Hello. When I try to use iter(dataloader) to define an iterator on my dataloader, it is very slow to define. Can anyone give some suggestions? Here is my code:
dataset_train = CellDataset(data_frame=train) # train is a large pandas dataframe already in memory
dataloader_train = DataLoader(dataset_train, batch_size=batchsize, shuffle=True, num_workers=48)
dataiter = iter(dataloader_train) # this line very slow, about 30s
data = next(dataiter) # this line is normal
My case is a little special since my data is not image files in ssd, but a large pandas dataframe in the memory (about 8GB). Also I use large number of workers. If I reduce the number of workers, say 8, then the dataiter = iter(dataloader_train) is faster but the data = next(dataiter) is slower. When I try regular image data in ssd, then everything is normal.

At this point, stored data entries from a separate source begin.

Context: an optimization exercise on an open-source flow, tuned for small area. The choices shown serve that exercise and are no tape-out recipe. No activity file was given, so power comes from the tool's default toggle rates.

==> flow/design.v <==
module crc32_sbit #(
    parameter TAP = 1'b0
) (
    input  wire s,       
    input  wire s_up,    
    input  wire d,       
    input  wire p,       
    input  wire q,       
    input  wire dm,      
    input  wire fb,      
    output wire y
);
    wire keep = (p & s_up) | (q & s);
    assign y = keep ^ ((d & dm) | (fb & TAP));
endmodule
Source: an optimization exercise on an open RTL-to-GDS flow (aim: small area, a short achievable clock period and few clock cycles). Production flows keep margins and buffers that such runs may drop. The RTL was checked by simulation tests, not by an equivalence proof against the original design. Power figures rest on the tool's default switching activity, not on a simulated workload.

<file path="flow/config.mk">
export PLATFORM = sky130hd
export DESIGN_NAME = retro24_cpu
export DESIGN_NICKNAME = retro24_cpu
export VERILOG_FILES = /design/flow/design.v
export SDC_FILE = /design/flow/constraint.sdc
export NUM_CORES = 4
export LEC_CHECK = 0
export CAP_MARGIN = 20
export CORE_MARGIN = 2
export CORE_UTILIZATION = 30
export SETUP_SLACK_MARGIN = 3.0
export SLEW_MARGIN = 20
</file>
<file path="flow/constraint.sdc">
create_clock -name core_clock -period 7.0 [get_ports {clk}]
set_input_delay 1.4000 -clock core_clock [delete_from_list [all_inputs] [get_ports {clk}]]
set_output_delay 1.4000 -clock core_clock [all_outputs]
set_load 0.01 [all_outputs]
</file>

Each worker will create a copy of the Dataset, so if you preload the data, your memory usage should increase a lot, especially if you are using 48 workers.
I’m wondering, why a single worker seems to be slow, since you are only slicing in-memory data.

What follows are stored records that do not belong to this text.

This design comes from an exercise in tuning for small area and a short achievable clock period on the open sky130 flow, not from production work. In this exercise RTL edits were held to simulation tests only and were not proved equivalent to the original. Power is estimated from default activity; no workload was simulated.

==> design/flow/design.v <==
module xfold_engine (
    input             clk,
    input             rst,
    input             cmd_valid,
    input      [31:0] cmd,
    input             sink_ready,
    output            resp_valid,
    output            resp_ill,
    output     [31:0] resp,
    output            txo_valid,
    output     [7:0]  txo_data,
    output            txo_final
);
    localparam [7:0] STX = 8'h02, ETX = 8'h03, ACK = 8'h06, NAK = 8'h15;
    localparam [2:0] RX_WAIT_STX = 3'd0, RX_WAIT_LEN = 3'd1, RX_READ_DATA = 3'd2,
                     RX_CHECK_CHK = 3'd3, RX_WAIT_ETX = 3'd4, RX_DONE = 3'd5,
                     RX_ERROR = 3'd6;
    localparam [2:0] TX_IDLE = 3'd0, TX_SEND_STX = 3'd1, TX_SEND_LEN = 3'd2,
                     TX_SEND_DATA = 3'd3, TX_SEND_CHK = 3'd4, TX_SEND_ETX = 3'd5,
                     TX_DONE = 3'd6, TX_ERROR = 3'd7;
    localparam [2:0] ARQ_IDLE = 3'd0, ARQ_SENDING = 3'd1, ARQ_WAIT_ACK = 3'd2,
                     ARQ_ACKED = 3'd3, ARQ_EXHAUSTED = 3'd4, ARQ_OVERFLOW = 3'd5;
    reg [7:0]   chk_acc;
    reg         ill;
    reg [2:0]   rx_state;
    reg [1:0]   rx_err;
    reg [7:0]   rx_len;
    reg [6:0]   rx_count;
    reg [7:0]   rx_chk;
    reg [511:0] rx_buf;
    reg [2:0]   tx_state;
    reg [6:0]   tx_len;
    reg [6:0]   tx_cursor;
    reg [7:0]   tx_chk;
    reg [511:0] tx_pf;
    reg [7:0]   tx_nbyte;
    reg [7:0]   tx_pcur;
    reg [2:0]   arq_state;
    reg [1:0]   arq_attempts;
    wire [3:0]  op  = cmd[31:28];
    wire [8:0]  a   = cmd[16:8];
    wire [7:0]  d   = cmd[7:0];
    wire arq_busy   = (arq_state == ARQ_SENDING) || (arq_state == ARQ_WAIT_ACK);
    wire arq_send_s = (arq_state == ARQ_SENDING);
    wire arq_wait_s = (arq_state == ARQ_WAIT_ACK);
    wire tx_sending = (tx_state != TX_IDLE) && (tx_state != TX_DONE) && (tx_state != TX_ERROR);
    wire a_big      = a[8] | a[7] | (a[6] & (a[5:0] != 6'd0));    
    wire bad, go_seed, go_fold, go_feed, go_rxrst, go_load, go_begin, go_next, go_txrst,
         go_send, go_ack, go_abort, go_clr;
    wire g_rx, g_bg, g_bgo, g_txs, g_sendok, g_sendbig, g_r0, g_r1, g_r3, g_r4, g_r5, g_r6;
    wire ack_ack, ack_nak, nak_retry, restart, cont, step_cur, emit_cur, emit_stx;
    xf_gate u_gate (
        .cmd(cmd), .cmd_valid(cmd_valid), .rst(rst), .sink_ready(sink_ready),
        .arq_busy(arq_busy), .arq_send_s(arq_send_s), .arq_wait_s(arq_wait_s),
        .att2(arq_attempts == 2'd2), .tx_etx(tx_state == TX_SEND_ETX),
        .tx_sending(tx_sending), .rx_done(rx_state == RX_DONE), .rx_len(rx_len),
        .resp_valid(resp_valid), .resp_ill(resp_ill), .bad(bad),
        .go_seed(go_seed), .go_fold(go_fold), .go_feed(go_feed), .go_rxrst(go_rxrst),
        .go_load(go_load), .go_begin(go_begin), .go_next(go_next), .go_txrst(go_txrst),
        .go_send(go_send), .go_ack(go_ack), .go_abort(go_abort), .go_clr(go_clr),
        .g_rx(g_rx), .g_bg(g_bg), .g_bgo(g_bgo), .g_txs(g_txs), .g_sendok(g_sendok),
        .g_sendbig(g_sendbig), .g_r0(g_r0), .g_r1(g_r1), .g_r3(g_r3), .g_r4(g_r4),
        .g_r5(g_r5), .g_r6(g_r6),
        .ack_ack(ack_ack), .ack_nak(ack_nak), .nak_retry(nak_retry), .restart(restart),
        .cont(cont), .step_cur(step_cur), .emit_cur(emit_cur), .emit_stx(emit_stx),
        .txo_valid(txo_valid), .txo_final(txo_final)
    );
    genvar g;
    wire [63:0] a_oh;
    xf_dec64 u_adec (.s(a[5:0]), .oh(a_oh));
    wire [7:0] pfb_rd;
    xf_aomux u_pfb (.in({tx_pf[503:0], 8'h00}), .oh(a_oh), .out(pfb_rd));
    wire [7:0] top_pf   = tx_pf[511:504] & {8{a[6]}};
    wire [7:0] pf_below = pfb_rd | top_pf;
    wire [7:0] begin_x  = STX ^ a[7:0] ^ top_pf;
    wire [7:0] begin_chk = pfb_rd ^ begin_x;
    wire       is_data = (tx_state == TX_SEND_DATA);
    wire [5:0] rd2_idx = tx_sending ? (is_data ? tx_cursor[5:0] + 6'd1 : 6'd0) : a[5:0];
    wire [7:0] pf_rd2;
    wire [63:0] rd2_oh;
    xf_dec64 u_rd2dec (.s(rd2_idx), .oh(rd2_oh));
    xf_aomux u_pf2 (.in(tx_pf), .oh(rd2_oh), .out(pf_rd2));
    wire [7:0] load_delta = pf_rd2 ^ pf_below ^ d;
    wire [7:0] rx_rd;
    xf_aomux u_rxrd (.in(rx_buf), .oh(a_oh), .out(rx_rd));
    reg [2:0] f_rx_state;
    reg [1:0] f_rx_err;
    reg [7:0] f_rx_len, f_rx_chk;
    reg [6:0] f_rx_count;
    always @* begin
        f_rx_state = rx_state; f_rx_err = rx_err; f_rx_len = rx_len;
        f_rx_count = rx_count; f_rx_chk = rx_chk;
        case (rx_state)
            RX_WAIT_STX: if (d == STX) begin
                f_rx_chk = STX; f_rx_len = 8'h00; f_rx_count = 7'h00;
                f_rx_state = RX_WAIT_LEN;
            end
            RX_WAIT_LEN: begin
                f_rx_len = d;
                f_rx_chk = rx_chk ^ d;
                if (d > 8'd64) begin
                    f_rx_state = RX_ERROR; f_rx_err = 2'd1;
                end else if (d == 8'h00)
                    f_rx_state = RX_CHECK_CHK;
                else
                    f_rx_state = RX_READ_DATA;
            end
            RX_READ_DATA: begin
                f_rx_chk   = rx_chk ^ d;
                f_rx_count = rx_count + 7'd1;
                if ({1'b0, f_rx_count} == rx_len) f_rx_state = RX_CHECK_CHK;
            end
            RX_CHECK_CHK: begin
                if (d == rx_chk) f_rx_state = RX_WAIT_ETX;
                else begin f_rx_state = RX_ERROR; f_rx_err = 2'd2; end
            end
            RX_WAIT_ETX: begin
                if (d == ETX) f_rx_state = RX_DONE;
                else begin f_rx_state = RX_ERROR; f_rx_err = 2'd3; end
            end
            default: ;
        endcase
    end
    wire rx_we = go_feed && (rx_state == RX_READ_DATA);
    wire       rx_clr     = go_rxrst;
    wire [2:0] n_rx_state = go_feed ? f_rx_state : rx_clr ? RX_WAIT_STX : rx_state;
    wire [1:0] n_rx_err   = go_feed ? f_rx_err   : rx_clr ? 2'd0 : rx_err;
    wire [7:0] n_rx_len   = go_feed ? f_rx_len   : rx_clr ? 8'h00 : rx_len;
    wire [6:0] n_rx_count = go_feed ? f_rx_count : rx_clr ? 7'h00 : rx_count;
    wire [7:0] n_rx_chk   = go_feed ? f_rx_chk   : rx_clr ? 8'h00 : rx_chk;
    function [31:0] rxstat;
        input [2:0] st; input [1:0] er; input [7:0] ln; input [6:0] cnt; input [7:0] ck;
        begin
            rxstat = {ck, 1'b0, cnt, ln, 1'b0, st, er,
                      (st == RX_DONE) ? 2'd1 : (st == RX_ERROR) ? 2'd2 : 2'd0};
        end
    endfunction
    function [1:0] tx_status;
        input [2:0] st;
        begin
            case (st)
                TX_IDLE:  tx_status = 2'd0;
                TX_DONE:  tx_status = 2'd2;
                TX_ERROR: tx_status = 2'd3;
                default:  tx_status = 2'd1;
            endcase
        end
    endfunction
    function [31:0] txstat;
        input [2:0] st; input [6:0] ln, cur; input [7:0] ck;
        begin
            txstat = {ck, 1'b0, cur, 1'b0, ln, 1'b0, st, 1'b0, (st == TX_ERROR), tx_status(st)};
        end
    endfunction
    reg [7:0] cur_byte;
    always @* begin
        case (tx_state)
            TX_SEND_STX:  cur_byte = STX;
            TX_SEND_LEN:  cur_byte = {1'b0, tx_len};
            TX_SEND_DATA: cur_byte = tx_nbyte;
            TX_SEND_CHK:  cur_byte = tx_chk;
            TX_SEND_ETX:  cur_byte = ETX;
            default:      cur_byte = 8'h00;
        endcase
    end
    wire       last_data = (tx_cursor + 7'd1 == tx_len);
    reg  [2:0] stepped;
    always @* begin
        case (tx_state)
            TX_SEND_STX:  stepped = TX_SEND_LEN;
            TX_SEND_LEN:  stepped = (tx_len == 7'd0) ? TX_SEND_CHK : TX_SEND_DATA;
            TX_SEND_DATA: stepped = last_data ? TX_SEND_CHK : TX_SEND_DATA;
            TX_SEND_CHK:  stepped = TX_SEND_ETX;
            TX_SEND_ETX:  stepped = TX_DONE;
            default:      stepped = tx_state;
        endcase
    end
    reg [2:0] n_tx_state;
    reg [6:0] n_tx_len, n_tx_cursor;
    reg [7:0] n_tx_chk, n_tx_nbyte, n_tx_pcur;
    reg [2:0] n_arq_state;
    reg [1:0] n_arq_attempts;
    always @* begin
        n_tx_state = tx_state; n_tx_len = tx_len; n_tx_cursor = tx_cursor;
        n_tx_chk = tx_chk; n_tx_nbyte = tx_nbyte; n_tx_pcur = tx_pcur;
        n_arq_state = arq_state; n_arq_attempts = arq_attempts;
        if (go_begin || go_send) begin
            n_tx_cursor = 7'd0;
            if (a_big) begin
                n_tx_state = TX_ERROR; n_tx_len = 7'd0; n_tx_chk = 8'h00;
            end else begin
                n_tx_state = TX_SEND_STX; n_tx_len = a[6:0]; n_tx_chk = begin_chk;
            end
        end
        if (go_txrst || (go_abort && arq_busy)) begin
            n_tx_state = TX_IDLE; n_tx_len = 7'd0; n_tx_cursor = 7'd0; n_tx_chk = 8'h00;
        end
        if (go_send) begin
            n_arq_attempts = 2'd0;
            n_arq_state = a_big ? ARQ_OVERFLOW : ARQ_SENDING;
        end
        if (ack_ack) n_arq_state = ARQ_ACKED;
        if (ack_nak) begin
            n_arq_attempts = arq_attempts + 2'd1;
            if (nak_retry) begin
                n_tx_state = TX_SEND_STX; n_tx_cursor = 7'd0; n_arq_state = ARQ_SENDING;
            end else
                n_arq_state = ARQ_EXHAUSTED;
        end
        if (go_abort) begin
            n_arq_state = ARQ_IDLE; n_arq_attempts = 2'd0;
        end
        if (restart && sink_ready) n_tx_state = TX_SEND_LEN;
        if (step_cur) begin
            n_tx_state = stepped;
            case (tx_state)
                TX_SEND_LEN: begin
                    n_tx_nbyte = pf_rd2;
                    n_tx_pcur  = pf_rd2;
                end
                TX_SEND_DATA: begin
                    n_tx_cursor = tx_cursor + 7'd1;
                    n_tx_nbyte = pf_rd2 ^ tx_pcur;
                    n_tx_pcur  = pf_rd2;
                end
                TX_SEND_ETX: if (cont) n_arq_state = ARQ_WAIT_ACK;
                default: ;
            endcase
        end
    end
    assign txo_data  = ({8{emit_cur}} & cur_byte) | ({8{emit_stx}} & STX);
    wire [31:0] txstat_cur  = txstat(tx_state, tx_len, tx_cursor, tx_chk);
    wire [31:0] rxstat_cur  = rxstat(rx_state, rx_err, rx_len, rx_count, rx_chk);
    wire [9:0]  arqstat_cur = {arq_attempts, 5'b0, arq_state};
    wire [13:0] next_word = {1'b0, (tx_state == TX_ERROR), tx_status(stepped),
                             tx_sending && (tx_state == TX_SEND_ETX), tx_sending,
                             tx_sending ? cur_byte : 8'h00};
    reg [2:0] ack_st;
    always @* begin
        if (!arq_wait_s)     ack_st = arq_state;
        else if (d == ACK)   ack_st = ARQ_ACKED;
        else if (d == NAK)   ack_st = (arq_attempts == 2'd2) ? ARQ_EXHAUSTED : ARQ_SENDING;
        else                 ack_st = ARQ_WAIT_ACK;
    end
    wire [1:0] ack_att  = (arq_wait_s && d == NAK) ? arq_attempts + 2'd1 : arq_attempts;
    wire [9:0] ack_word = {ack_att, 5'b0, ack_st};
    wire [7:0] chk_word = go_seed ? d : (chk_acc ^ d);
    wire [31:0] feed_word = rxstat(f_rx_state, f_rx_err, f_rx_len, f_rx_count, f_rx_chk);
    xf_out u_out (
        .g_chk(go_seed | go_fold), .w_chk(op[1] ? (chk_acc ^ d) : d),
        .g_feed(go_feed), .w_feed(feed_word),
        .g_rx(g_rx), .w_rx(rx_rd),
        .g_txs(g_txs), .w_txs(txstat_cur),
        .g_bg(g_bg), .w_bg({a[6:0], 8'h11}), .bg_pf(pfb_rd), .bg_x(begin_x),
        .g_bgo(g_bgo),
        .g_next(go_next), .w_next(next_word),
        .g_sendok(g_sendok), .g_sendbig(g_sendbig),
        .g_ack(go_ack), .w_ack(ack_word),
        .g_r0(g_r0), .w_r0({arq_busy, ill}),
        .g_r1(g_r1), .w_r1(rxstat_cur),
        .g_r3(g_r3), .w_r3(arqstat_cur),
        .g_r4(g_r4), .w_r4(chk_acc),
        .g_r5(g_r5), .g_r6(g_r6),
        .resp(resp)
    );
    always @(posedge clk) begin
        if (rst) begin
            chk_acc      <= 8'h00;
            ill          <= 1'b0;
            rx_state     <= RX_WAIT_STX;
            rx_err       <= 2'd0;
            rx_len       <= 8'h00;
            rx_count     <= 7'h00;
            rx_chk       <= 8'h00;
            tx_state     <= TX_IDLE;
            tx_len       <= 7'd0;
            tx_cursor    <= 7'd0;
            tx_chk       <= 8'h00;
            arq_state    <= ARQ_IDLE;
            arq_attempts <= 2'd0;
        end else begin
            if (go_seed || go_fold) chk_acc <= chk_word;
            if (bad) ill <= 1'b1;
            else if (go_clr)      ill <= 1'b0;
            rx_state     <= n_rx_state;
            rx_err       <= n_rx_err;
            rx_len       <= n_rx_len;
            rx_count     <= n_rx_count;
            rx_chk       <= n_rx_chk;
            tx_state     <= n_tx_state;
            tx_len       <= n_tx_len;
            tx_cursor    <= n_tx_cursor;
            tx_chk       <= n_tx_chk;
            arq_state    <= n_arq_state;
            arq_attempts <= n_arq_attempts;
        end
    end
    always @(posedge clk) begin
        tx_nbyte <= n_tx_nbyte;
        tx_pcur  <= n_tx_pcur;
    end
    generate
        for (g = 0; g < 64; g = g + 1) begin : g_rxw
            always @(posedge clk)
                if (!rst && rx_we && rx_count[5:0] == g) rx_buf[8*g +: 8] <= d;
        end
    endgenerate
    wire [7:0] load_x = (go_load && !rst) ? load_delta : 8'h00;
    generate
        for (g = 0; g < 64; g = g + 1) begin : g_load
            wire upd = (a[5:0] <= g);
            always @(posedge clk)
                tx_pf[8*g +: 8] <= tx_pf[8*g +: 8] ^ (load_x & {8{upd}});
        end
    endgenerate
endmodule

Could you try to use torch.from_numpy(self.data_frame.iloc[idx].values).float() in your __getitem__ and profile the code again?
Thanks for your response. I use a machine with 48 threads and 256G RAM so I preload the data and set worker=48.
I try your code and get similar result. It seems that worker=0 does not feed gpu enough, lower than 30%. If I use 48 workers, the feed speed is very fast, but the initialization of the iterator is slow. For example, if I use
for i, d in enumerate(dataloader_train):
print(i, d.shape)
on 48 workers, it will take about 30s before print anyting. After that it is very fast since 48 workers start to work. If I use 0 workers, then there is almost no initialization time but print part is slow.
I guess the multiprocessing under the dataloader is not suitable on preloaded very large dataset?
@xnnba@ptrblck i, I am having the same issue: iter(dataloader_train) is very slow. Even using an hdf5 dataset. This issue replicates during training, thus, my GPU usage % is ultra low, ~1%.
How do you store the data (local SSD, network drive, etc.)?
Also, is the first iteration slow or all of them?
Have a look at this post for some background information.
@ptrblck I have SSD, I’m on Windows (I know…), reading hdf5 file is very fast, when I feed it, either, to the map or iterable dataset class, then to the data loader, and then iter-ating it, it’s very slow, then next() calls are all equally very slow too…
Note: For what its worth, running some torchvison.dataset, i.e. MNIST from pytorch *.pt file, it runs pretty fast.
Are you sure you are reading the content of the hdf5 file or are you just initializing it?
Could you post a small code snippet showing, how you open the file and access it?
Thanks for the code snippet!
I think the File() might just open the file handle, but not actually read the data from your disk, which might be performed in the indexing.
I’ve created this dummy code snippet to play around with it a bit:
# Setup
d1 = np.random.random(size = (1000,1000, 100))
hf = h5py.File('data.h5', 'w')
hf.create_dataset('dataset_1', data=d1)
hf.close()
# Load
t0 = time.time()
hf = h5py.File('data.h5', 'r')
t1 = time.time()
print('open took {:.3f}ms'.format((t1-t0)*1000))
t0 = time.time()
n1 = hf.get('dataset_1')
t1 = time.time()
print('get took {:.3f}ms'.format((t1-t0)*1000))
t0 = time.time()
n1 = np.array(n1)
t1 = time.time()
print('reading array took {:.3f}ms'.format((t1-t0)*1000))
t0 = time.time()
data = hf['dataset_1']
t1 = time.time()
print('get took {:.3f}ms'.format((t1-t0)*1000))
nb_iters = 100
t0 = time.time()
for idx in np.random.randint(0, 1000, (nb_iters,)):
x = data[idx]
t1 = time.time()
print('random index takes {:.3f}ms per index'.format((t1 - t0)/nb_iters * 1000))
I’m no expert in using hdf5, but I it seems that the indexing takes a lot more time than the reading of the file, which might point to lazy loading.